:: Try it ::
Transcribe word for word the lines spanning the line with "Row number of" through the end of the records.

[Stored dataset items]
══════
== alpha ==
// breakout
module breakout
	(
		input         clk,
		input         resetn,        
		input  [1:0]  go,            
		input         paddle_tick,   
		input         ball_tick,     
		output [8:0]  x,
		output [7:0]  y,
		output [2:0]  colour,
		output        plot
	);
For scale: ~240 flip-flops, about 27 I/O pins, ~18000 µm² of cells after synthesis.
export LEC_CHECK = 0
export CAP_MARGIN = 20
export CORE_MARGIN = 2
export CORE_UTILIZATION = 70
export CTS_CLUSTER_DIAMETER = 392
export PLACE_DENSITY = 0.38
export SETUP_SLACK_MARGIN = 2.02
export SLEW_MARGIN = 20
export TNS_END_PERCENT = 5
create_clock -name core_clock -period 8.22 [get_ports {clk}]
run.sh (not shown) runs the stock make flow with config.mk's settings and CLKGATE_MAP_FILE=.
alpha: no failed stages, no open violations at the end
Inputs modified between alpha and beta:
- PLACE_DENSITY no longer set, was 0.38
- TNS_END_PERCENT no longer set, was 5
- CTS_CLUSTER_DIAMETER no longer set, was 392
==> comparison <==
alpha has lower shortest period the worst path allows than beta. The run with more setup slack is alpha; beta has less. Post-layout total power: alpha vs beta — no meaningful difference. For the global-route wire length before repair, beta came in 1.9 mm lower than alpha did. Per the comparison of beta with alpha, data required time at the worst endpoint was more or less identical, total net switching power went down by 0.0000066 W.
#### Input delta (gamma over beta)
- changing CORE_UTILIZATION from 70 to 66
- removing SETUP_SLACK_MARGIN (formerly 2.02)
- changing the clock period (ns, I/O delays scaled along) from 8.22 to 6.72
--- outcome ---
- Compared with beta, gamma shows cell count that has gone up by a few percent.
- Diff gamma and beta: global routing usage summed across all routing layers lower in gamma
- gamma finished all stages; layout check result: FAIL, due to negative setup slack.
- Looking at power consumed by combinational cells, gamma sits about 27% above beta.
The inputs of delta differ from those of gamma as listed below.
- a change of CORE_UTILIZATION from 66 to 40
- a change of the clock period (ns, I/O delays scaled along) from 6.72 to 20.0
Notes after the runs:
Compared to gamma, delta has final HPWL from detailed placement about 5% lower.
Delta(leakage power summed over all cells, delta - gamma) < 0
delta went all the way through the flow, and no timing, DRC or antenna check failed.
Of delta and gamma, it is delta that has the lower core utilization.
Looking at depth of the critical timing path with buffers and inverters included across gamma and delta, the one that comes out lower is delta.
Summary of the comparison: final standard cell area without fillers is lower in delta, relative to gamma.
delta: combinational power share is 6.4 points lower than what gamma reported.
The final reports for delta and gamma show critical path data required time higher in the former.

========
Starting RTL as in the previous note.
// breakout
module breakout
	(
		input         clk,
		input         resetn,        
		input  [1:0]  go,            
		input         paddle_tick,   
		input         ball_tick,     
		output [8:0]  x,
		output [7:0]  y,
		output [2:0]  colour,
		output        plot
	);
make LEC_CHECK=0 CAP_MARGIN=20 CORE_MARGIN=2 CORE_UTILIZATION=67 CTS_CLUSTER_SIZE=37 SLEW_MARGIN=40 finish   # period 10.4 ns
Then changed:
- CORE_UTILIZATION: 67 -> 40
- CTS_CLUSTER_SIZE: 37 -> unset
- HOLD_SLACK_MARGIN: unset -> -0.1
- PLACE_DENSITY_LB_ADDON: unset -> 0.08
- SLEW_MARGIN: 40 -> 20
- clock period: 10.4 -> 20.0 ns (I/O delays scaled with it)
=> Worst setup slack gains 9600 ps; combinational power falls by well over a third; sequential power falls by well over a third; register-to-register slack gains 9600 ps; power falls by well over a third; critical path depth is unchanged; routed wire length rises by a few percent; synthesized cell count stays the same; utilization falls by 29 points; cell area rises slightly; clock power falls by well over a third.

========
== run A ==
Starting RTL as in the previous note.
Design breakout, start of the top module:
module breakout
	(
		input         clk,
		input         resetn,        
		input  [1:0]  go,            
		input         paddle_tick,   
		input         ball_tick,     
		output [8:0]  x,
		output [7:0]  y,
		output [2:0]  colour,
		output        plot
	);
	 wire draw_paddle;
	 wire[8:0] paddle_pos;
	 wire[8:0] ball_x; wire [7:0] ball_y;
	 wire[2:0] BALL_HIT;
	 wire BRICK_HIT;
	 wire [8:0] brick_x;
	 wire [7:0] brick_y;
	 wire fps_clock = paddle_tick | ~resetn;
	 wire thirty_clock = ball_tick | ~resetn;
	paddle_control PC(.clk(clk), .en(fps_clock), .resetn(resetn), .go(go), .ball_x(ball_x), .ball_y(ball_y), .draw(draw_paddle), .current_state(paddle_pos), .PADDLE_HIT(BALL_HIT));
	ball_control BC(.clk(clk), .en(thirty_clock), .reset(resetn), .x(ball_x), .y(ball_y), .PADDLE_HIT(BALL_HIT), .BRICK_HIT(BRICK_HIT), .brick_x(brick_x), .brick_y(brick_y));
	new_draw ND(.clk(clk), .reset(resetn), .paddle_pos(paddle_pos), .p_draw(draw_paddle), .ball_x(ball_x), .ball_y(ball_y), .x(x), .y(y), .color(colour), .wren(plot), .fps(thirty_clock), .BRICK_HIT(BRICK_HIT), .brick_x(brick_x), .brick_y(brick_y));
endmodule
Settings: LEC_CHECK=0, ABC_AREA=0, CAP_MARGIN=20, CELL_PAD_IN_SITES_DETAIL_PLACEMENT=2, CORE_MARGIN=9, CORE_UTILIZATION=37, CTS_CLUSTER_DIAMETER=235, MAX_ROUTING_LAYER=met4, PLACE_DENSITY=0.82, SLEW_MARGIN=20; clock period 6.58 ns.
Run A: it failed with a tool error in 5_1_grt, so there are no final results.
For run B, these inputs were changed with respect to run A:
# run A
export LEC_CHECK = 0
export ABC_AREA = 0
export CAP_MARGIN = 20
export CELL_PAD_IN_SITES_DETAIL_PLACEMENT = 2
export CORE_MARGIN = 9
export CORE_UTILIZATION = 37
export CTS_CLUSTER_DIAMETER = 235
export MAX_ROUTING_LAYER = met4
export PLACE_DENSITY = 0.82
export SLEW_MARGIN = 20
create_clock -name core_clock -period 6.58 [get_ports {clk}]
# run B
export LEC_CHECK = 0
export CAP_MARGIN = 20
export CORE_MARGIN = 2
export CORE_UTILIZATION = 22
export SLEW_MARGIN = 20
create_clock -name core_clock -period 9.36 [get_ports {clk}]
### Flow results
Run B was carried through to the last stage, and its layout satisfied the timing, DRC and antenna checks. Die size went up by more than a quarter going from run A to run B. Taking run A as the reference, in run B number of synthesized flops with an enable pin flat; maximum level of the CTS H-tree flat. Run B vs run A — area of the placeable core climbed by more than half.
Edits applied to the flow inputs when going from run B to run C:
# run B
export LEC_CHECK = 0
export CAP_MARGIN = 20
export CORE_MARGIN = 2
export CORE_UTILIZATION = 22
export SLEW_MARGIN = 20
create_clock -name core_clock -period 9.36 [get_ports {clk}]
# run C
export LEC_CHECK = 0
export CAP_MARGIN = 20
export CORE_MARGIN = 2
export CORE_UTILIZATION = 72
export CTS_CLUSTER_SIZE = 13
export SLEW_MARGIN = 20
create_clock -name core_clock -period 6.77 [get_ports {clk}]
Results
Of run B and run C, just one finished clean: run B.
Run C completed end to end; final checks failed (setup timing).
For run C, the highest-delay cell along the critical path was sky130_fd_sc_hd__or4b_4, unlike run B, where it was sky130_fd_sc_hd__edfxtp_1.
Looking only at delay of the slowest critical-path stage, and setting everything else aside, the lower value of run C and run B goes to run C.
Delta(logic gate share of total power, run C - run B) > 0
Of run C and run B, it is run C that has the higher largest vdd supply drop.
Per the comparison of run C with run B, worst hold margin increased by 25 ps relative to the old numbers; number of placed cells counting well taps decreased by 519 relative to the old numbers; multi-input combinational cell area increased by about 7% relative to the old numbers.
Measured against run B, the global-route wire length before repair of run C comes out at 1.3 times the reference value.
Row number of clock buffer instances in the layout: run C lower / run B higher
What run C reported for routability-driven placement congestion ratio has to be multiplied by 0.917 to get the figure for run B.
══════
:: Response ::
Row number of clock buffer instances in the layout: run C lower / run B higher
What run C reported for routability-driven placement congestion ratio has to be multiplied by 0.917 to get the figure for run B.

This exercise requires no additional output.